Records contained in a dataset:
==============================

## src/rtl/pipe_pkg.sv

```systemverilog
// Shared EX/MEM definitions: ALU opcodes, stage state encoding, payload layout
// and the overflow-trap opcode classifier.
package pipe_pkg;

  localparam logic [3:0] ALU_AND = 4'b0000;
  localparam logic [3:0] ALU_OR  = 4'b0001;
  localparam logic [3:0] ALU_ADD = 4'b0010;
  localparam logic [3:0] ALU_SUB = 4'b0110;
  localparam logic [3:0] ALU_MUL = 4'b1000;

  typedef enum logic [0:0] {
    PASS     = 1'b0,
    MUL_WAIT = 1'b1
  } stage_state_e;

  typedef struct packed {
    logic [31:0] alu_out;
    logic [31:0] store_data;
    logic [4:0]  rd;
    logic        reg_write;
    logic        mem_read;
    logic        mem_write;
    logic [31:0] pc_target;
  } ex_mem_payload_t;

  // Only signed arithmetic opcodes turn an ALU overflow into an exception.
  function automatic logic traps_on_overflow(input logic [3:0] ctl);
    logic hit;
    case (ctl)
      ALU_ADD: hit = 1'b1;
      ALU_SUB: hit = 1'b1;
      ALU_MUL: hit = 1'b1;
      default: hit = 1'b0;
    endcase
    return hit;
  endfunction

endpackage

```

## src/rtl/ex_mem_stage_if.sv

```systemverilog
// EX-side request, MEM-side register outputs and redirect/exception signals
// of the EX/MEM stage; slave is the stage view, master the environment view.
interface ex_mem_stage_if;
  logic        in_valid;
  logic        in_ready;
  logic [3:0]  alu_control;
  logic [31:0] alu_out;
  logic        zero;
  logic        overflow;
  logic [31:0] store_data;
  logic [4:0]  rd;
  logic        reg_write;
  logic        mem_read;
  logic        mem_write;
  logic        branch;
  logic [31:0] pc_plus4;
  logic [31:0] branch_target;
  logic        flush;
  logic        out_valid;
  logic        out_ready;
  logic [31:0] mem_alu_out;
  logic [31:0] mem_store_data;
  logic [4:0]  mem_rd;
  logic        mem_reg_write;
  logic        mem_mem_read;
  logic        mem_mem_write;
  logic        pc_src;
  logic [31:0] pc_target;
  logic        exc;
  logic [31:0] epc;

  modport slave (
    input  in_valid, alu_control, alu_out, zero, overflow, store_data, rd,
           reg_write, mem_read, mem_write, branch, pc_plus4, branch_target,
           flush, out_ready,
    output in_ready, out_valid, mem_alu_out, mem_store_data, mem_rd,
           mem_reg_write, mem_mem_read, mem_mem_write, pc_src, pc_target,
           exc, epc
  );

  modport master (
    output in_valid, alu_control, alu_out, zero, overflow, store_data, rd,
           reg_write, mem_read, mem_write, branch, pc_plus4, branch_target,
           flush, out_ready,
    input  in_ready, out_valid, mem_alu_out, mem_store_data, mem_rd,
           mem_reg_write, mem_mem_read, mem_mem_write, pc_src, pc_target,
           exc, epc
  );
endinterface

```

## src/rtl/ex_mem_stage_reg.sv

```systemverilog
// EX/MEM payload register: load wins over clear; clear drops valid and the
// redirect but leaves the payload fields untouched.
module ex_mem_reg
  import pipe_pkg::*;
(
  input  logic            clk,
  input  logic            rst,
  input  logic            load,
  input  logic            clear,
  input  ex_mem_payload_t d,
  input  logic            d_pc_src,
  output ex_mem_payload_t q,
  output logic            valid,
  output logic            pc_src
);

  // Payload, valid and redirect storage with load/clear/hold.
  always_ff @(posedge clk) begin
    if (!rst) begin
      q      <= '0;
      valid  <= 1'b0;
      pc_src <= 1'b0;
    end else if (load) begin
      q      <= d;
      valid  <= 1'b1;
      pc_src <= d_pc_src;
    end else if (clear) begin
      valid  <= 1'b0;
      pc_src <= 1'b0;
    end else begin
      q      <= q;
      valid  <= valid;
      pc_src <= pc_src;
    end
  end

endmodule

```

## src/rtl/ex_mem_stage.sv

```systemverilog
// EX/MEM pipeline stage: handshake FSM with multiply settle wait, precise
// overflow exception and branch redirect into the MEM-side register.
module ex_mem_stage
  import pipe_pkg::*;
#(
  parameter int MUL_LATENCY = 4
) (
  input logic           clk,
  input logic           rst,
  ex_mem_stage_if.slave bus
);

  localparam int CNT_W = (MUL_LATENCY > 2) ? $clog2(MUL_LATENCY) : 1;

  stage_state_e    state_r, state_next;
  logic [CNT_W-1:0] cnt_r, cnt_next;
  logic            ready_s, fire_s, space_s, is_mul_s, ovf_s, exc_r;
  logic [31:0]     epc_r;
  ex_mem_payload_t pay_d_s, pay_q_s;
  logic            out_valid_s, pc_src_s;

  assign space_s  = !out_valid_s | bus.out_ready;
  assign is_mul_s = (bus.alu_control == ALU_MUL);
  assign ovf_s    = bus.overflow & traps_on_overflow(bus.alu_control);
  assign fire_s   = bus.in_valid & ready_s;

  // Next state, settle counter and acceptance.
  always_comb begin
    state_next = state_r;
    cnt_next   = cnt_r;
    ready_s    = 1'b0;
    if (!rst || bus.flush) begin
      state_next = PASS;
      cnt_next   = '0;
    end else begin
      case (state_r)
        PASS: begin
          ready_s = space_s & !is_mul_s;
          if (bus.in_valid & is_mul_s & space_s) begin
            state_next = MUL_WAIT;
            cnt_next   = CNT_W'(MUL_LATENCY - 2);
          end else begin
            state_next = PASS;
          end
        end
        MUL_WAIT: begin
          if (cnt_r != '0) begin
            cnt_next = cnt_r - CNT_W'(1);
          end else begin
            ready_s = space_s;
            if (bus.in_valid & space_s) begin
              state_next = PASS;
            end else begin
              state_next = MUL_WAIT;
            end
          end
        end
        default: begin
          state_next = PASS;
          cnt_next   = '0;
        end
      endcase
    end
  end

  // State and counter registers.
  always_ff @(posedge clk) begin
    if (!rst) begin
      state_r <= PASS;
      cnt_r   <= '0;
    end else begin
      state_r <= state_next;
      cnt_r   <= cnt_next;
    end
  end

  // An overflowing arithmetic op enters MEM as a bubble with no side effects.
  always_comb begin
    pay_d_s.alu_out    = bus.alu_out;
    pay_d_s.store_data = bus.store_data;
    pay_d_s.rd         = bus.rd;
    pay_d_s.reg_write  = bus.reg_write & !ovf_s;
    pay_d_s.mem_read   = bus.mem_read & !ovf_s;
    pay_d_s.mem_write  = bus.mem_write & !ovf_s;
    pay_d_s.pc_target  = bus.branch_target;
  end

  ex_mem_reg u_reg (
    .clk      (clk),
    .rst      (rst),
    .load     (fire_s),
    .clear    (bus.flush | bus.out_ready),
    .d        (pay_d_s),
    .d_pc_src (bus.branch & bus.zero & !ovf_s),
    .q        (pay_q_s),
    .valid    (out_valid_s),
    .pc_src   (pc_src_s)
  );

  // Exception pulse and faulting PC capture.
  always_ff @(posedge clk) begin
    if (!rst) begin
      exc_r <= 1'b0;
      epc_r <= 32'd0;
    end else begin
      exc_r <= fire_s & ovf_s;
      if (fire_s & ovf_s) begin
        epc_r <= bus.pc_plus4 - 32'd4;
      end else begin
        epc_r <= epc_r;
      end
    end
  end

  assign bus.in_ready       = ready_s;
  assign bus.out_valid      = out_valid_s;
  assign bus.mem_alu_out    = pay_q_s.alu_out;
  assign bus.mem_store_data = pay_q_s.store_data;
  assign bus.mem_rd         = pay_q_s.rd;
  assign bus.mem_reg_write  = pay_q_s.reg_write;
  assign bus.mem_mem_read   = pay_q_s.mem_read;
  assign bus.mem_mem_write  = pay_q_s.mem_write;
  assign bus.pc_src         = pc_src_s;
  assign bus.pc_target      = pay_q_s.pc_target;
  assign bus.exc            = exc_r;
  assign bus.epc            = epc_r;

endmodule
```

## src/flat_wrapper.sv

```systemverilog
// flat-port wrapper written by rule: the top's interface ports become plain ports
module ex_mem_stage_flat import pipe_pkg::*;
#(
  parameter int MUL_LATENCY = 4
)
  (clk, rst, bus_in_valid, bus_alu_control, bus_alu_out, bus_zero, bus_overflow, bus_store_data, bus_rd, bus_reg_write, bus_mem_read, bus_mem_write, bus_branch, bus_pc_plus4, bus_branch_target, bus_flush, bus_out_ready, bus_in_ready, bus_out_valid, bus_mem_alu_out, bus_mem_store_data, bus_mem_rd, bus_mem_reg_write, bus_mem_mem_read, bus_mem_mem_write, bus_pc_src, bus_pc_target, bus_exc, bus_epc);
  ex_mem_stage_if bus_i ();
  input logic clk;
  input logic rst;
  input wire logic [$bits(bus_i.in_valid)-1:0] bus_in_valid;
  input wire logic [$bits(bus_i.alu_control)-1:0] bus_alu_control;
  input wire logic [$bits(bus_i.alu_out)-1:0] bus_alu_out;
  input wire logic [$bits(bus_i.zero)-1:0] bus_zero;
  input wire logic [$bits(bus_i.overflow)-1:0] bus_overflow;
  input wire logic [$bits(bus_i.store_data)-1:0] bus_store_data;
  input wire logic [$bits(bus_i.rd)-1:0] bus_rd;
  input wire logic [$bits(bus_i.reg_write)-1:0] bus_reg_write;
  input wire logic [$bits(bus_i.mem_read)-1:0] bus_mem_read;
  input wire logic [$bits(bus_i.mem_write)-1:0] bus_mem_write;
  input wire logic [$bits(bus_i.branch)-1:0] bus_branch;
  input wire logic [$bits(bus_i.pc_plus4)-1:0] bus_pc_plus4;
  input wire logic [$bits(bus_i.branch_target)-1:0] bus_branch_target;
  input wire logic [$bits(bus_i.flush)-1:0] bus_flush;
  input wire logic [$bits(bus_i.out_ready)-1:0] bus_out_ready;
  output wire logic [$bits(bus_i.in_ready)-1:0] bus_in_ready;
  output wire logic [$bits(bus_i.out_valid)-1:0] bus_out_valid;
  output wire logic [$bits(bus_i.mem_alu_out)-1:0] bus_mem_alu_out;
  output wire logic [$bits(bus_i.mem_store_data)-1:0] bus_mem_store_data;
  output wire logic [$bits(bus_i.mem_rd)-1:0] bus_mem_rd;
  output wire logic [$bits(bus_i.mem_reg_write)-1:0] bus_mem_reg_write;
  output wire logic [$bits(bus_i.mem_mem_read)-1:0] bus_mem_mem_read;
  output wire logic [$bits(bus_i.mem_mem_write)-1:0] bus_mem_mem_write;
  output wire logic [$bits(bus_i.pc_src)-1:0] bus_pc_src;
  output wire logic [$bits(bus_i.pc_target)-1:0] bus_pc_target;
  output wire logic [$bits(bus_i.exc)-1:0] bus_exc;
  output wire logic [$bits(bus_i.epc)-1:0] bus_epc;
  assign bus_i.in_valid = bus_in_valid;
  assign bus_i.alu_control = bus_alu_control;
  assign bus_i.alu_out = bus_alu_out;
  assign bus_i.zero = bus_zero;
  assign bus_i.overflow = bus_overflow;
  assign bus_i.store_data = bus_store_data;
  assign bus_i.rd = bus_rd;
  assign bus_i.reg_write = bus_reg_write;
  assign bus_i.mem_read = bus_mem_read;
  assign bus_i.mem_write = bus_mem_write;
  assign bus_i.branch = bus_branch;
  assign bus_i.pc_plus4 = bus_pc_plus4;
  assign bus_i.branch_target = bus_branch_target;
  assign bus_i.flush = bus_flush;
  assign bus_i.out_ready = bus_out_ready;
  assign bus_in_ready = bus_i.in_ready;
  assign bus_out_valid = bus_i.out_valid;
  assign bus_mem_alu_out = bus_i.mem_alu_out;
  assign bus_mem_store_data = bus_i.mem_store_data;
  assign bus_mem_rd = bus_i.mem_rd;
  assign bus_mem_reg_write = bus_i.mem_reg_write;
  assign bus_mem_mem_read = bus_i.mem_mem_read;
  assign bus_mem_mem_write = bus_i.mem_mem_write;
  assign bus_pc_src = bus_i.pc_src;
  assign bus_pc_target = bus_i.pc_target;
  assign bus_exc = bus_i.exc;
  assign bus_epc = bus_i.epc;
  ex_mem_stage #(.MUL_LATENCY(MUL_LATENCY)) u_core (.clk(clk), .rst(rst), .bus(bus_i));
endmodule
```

==============================

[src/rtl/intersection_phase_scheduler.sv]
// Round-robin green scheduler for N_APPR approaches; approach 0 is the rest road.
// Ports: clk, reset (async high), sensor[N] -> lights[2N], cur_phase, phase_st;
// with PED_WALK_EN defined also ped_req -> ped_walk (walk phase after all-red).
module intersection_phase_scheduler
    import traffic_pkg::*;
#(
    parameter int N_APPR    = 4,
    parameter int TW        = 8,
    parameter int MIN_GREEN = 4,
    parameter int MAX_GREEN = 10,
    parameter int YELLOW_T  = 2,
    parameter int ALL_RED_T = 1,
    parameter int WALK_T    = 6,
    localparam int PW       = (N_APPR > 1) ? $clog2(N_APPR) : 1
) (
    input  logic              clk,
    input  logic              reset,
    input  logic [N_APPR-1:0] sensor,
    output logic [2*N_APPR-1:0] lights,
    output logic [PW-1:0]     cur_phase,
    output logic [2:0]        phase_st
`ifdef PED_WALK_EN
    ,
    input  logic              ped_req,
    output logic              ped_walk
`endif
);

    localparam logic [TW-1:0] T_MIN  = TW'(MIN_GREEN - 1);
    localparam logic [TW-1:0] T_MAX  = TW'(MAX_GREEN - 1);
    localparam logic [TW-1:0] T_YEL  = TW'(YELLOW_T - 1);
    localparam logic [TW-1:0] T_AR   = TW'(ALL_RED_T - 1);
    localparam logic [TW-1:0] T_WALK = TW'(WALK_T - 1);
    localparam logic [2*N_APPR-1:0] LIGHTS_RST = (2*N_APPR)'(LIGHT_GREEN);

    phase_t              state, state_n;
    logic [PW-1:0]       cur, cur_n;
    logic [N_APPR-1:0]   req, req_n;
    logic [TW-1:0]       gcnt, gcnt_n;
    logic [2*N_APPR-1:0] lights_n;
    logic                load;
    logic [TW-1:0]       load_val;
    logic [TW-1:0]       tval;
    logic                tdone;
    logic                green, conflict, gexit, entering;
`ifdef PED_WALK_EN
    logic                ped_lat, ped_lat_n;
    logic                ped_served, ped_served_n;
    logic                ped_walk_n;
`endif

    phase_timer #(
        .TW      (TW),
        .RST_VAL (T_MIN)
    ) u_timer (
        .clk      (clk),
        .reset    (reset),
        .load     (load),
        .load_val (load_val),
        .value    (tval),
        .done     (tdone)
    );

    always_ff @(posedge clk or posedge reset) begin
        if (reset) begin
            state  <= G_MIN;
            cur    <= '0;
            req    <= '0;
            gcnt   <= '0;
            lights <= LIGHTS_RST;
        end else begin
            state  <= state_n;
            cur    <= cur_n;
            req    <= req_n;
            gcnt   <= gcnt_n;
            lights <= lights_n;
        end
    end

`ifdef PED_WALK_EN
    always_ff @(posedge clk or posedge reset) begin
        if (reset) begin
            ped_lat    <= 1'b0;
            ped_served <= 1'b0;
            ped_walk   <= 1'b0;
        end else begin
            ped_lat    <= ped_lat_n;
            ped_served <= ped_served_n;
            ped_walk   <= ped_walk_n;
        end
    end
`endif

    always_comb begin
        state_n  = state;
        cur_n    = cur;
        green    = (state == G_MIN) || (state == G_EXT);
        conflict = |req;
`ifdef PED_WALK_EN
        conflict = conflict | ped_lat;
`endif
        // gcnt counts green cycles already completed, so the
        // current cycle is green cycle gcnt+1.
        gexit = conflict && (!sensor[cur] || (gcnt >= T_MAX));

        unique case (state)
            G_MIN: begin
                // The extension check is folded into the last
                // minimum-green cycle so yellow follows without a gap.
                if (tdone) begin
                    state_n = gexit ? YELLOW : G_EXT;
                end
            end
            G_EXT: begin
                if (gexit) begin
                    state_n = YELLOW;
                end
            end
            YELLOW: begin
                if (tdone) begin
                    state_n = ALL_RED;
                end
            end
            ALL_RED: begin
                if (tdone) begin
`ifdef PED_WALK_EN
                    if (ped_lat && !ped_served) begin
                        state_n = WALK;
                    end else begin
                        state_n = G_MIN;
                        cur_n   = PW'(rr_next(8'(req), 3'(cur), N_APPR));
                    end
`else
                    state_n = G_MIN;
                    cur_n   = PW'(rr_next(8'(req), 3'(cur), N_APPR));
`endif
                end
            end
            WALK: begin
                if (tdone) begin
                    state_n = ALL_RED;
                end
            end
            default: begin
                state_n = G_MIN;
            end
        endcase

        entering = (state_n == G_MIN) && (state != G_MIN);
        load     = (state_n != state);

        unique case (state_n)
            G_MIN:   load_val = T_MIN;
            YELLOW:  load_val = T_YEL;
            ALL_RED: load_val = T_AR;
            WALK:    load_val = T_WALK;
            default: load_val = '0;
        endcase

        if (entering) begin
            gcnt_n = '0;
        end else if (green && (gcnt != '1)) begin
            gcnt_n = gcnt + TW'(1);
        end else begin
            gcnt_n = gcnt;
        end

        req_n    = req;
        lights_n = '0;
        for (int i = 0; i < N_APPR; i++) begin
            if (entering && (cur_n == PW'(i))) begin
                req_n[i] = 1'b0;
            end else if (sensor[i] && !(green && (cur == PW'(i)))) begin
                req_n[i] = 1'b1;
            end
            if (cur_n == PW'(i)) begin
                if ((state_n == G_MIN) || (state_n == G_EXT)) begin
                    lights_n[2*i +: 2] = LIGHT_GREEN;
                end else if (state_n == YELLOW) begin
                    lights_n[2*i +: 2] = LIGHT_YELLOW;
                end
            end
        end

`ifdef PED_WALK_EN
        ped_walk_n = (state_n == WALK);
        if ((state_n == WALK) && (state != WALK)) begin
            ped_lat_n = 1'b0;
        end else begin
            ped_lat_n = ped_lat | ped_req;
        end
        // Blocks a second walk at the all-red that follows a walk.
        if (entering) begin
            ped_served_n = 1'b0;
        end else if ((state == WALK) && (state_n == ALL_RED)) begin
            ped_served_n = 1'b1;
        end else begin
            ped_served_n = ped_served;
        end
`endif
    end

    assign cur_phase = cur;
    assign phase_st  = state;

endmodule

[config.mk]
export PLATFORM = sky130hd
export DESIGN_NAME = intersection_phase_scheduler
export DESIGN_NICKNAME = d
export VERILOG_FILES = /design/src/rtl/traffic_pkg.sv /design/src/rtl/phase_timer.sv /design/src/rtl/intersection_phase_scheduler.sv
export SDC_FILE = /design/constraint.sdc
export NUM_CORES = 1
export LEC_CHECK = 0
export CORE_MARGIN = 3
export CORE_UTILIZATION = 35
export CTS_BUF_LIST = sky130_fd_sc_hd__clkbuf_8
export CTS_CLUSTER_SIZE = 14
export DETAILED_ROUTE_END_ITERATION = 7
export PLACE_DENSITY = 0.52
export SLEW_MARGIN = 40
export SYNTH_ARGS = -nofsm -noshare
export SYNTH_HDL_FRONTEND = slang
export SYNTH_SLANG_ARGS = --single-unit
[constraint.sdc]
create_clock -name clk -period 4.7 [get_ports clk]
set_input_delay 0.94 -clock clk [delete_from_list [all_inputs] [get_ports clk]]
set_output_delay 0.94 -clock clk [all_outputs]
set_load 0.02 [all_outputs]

==============================

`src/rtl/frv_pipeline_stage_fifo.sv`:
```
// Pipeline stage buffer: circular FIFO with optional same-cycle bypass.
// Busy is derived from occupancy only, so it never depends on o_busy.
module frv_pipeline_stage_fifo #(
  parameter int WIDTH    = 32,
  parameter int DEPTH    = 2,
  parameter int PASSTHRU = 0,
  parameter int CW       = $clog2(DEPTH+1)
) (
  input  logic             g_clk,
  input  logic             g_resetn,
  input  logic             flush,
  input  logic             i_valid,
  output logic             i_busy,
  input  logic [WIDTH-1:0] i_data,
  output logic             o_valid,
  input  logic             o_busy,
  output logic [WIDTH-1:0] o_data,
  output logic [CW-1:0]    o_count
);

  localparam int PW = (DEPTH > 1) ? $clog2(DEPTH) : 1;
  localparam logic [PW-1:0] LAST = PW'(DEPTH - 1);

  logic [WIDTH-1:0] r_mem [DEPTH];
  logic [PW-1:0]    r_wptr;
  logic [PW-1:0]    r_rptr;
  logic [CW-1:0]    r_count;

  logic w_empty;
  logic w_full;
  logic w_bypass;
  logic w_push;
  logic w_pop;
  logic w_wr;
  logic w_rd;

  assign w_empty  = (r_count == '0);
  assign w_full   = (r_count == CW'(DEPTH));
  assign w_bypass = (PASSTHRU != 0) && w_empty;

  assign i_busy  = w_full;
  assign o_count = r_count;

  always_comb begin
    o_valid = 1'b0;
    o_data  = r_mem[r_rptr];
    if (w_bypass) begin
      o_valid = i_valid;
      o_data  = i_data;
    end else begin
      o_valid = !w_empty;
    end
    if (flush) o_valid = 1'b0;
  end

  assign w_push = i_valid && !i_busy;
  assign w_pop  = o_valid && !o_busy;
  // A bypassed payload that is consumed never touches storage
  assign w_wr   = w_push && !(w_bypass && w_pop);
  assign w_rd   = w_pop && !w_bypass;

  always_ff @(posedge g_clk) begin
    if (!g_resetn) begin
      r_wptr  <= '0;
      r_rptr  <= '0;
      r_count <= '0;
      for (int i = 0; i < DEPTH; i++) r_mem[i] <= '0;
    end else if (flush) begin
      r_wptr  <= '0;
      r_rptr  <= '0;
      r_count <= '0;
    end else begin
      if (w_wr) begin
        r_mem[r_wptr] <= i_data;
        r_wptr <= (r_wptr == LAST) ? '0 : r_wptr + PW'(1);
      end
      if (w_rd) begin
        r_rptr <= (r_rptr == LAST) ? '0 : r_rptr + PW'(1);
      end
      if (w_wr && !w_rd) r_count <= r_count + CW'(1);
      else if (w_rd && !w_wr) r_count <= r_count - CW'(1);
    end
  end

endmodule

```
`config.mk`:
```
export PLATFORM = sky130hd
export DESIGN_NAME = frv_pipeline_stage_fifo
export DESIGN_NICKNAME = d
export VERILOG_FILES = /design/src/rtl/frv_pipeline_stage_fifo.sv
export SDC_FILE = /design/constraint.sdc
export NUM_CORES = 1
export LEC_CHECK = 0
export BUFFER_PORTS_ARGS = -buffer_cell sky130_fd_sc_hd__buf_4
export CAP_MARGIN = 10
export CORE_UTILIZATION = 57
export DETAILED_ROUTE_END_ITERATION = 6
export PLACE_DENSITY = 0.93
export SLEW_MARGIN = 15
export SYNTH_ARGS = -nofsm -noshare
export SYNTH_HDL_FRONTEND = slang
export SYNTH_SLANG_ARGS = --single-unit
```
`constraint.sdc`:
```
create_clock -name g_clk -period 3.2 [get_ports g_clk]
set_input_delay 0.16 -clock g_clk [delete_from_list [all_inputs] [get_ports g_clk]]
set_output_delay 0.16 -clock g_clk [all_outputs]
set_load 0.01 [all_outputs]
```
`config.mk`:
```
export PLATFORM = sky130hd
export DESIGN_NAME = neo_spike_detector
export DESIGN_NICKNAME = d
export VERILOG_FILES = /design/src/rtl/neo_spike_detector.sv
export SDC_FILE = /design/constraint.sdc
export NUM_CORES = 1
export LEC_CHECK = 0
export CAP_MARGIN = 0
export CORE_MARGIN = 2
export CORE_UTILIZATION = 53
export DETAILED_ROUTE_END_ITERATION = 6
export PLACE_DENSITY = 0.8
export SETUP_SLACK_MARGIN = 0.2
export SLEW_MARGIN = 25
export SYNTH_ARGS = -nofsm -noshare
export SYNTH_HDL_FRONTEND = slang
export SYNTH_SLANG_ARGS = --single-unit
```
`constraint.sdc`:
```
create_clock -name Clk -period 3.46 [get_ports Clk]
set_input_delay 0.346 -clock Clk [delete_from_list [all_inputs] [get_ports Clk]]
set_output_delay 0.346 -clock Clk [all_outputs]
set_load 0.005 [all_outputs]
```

==============================

■ **What the task requires**: Locate and copy each line in the data above that includes the word "default".

■ **Response**:
      default: hit = 1'b0;
        default: begin
            default: begin
            default: load_val = '0;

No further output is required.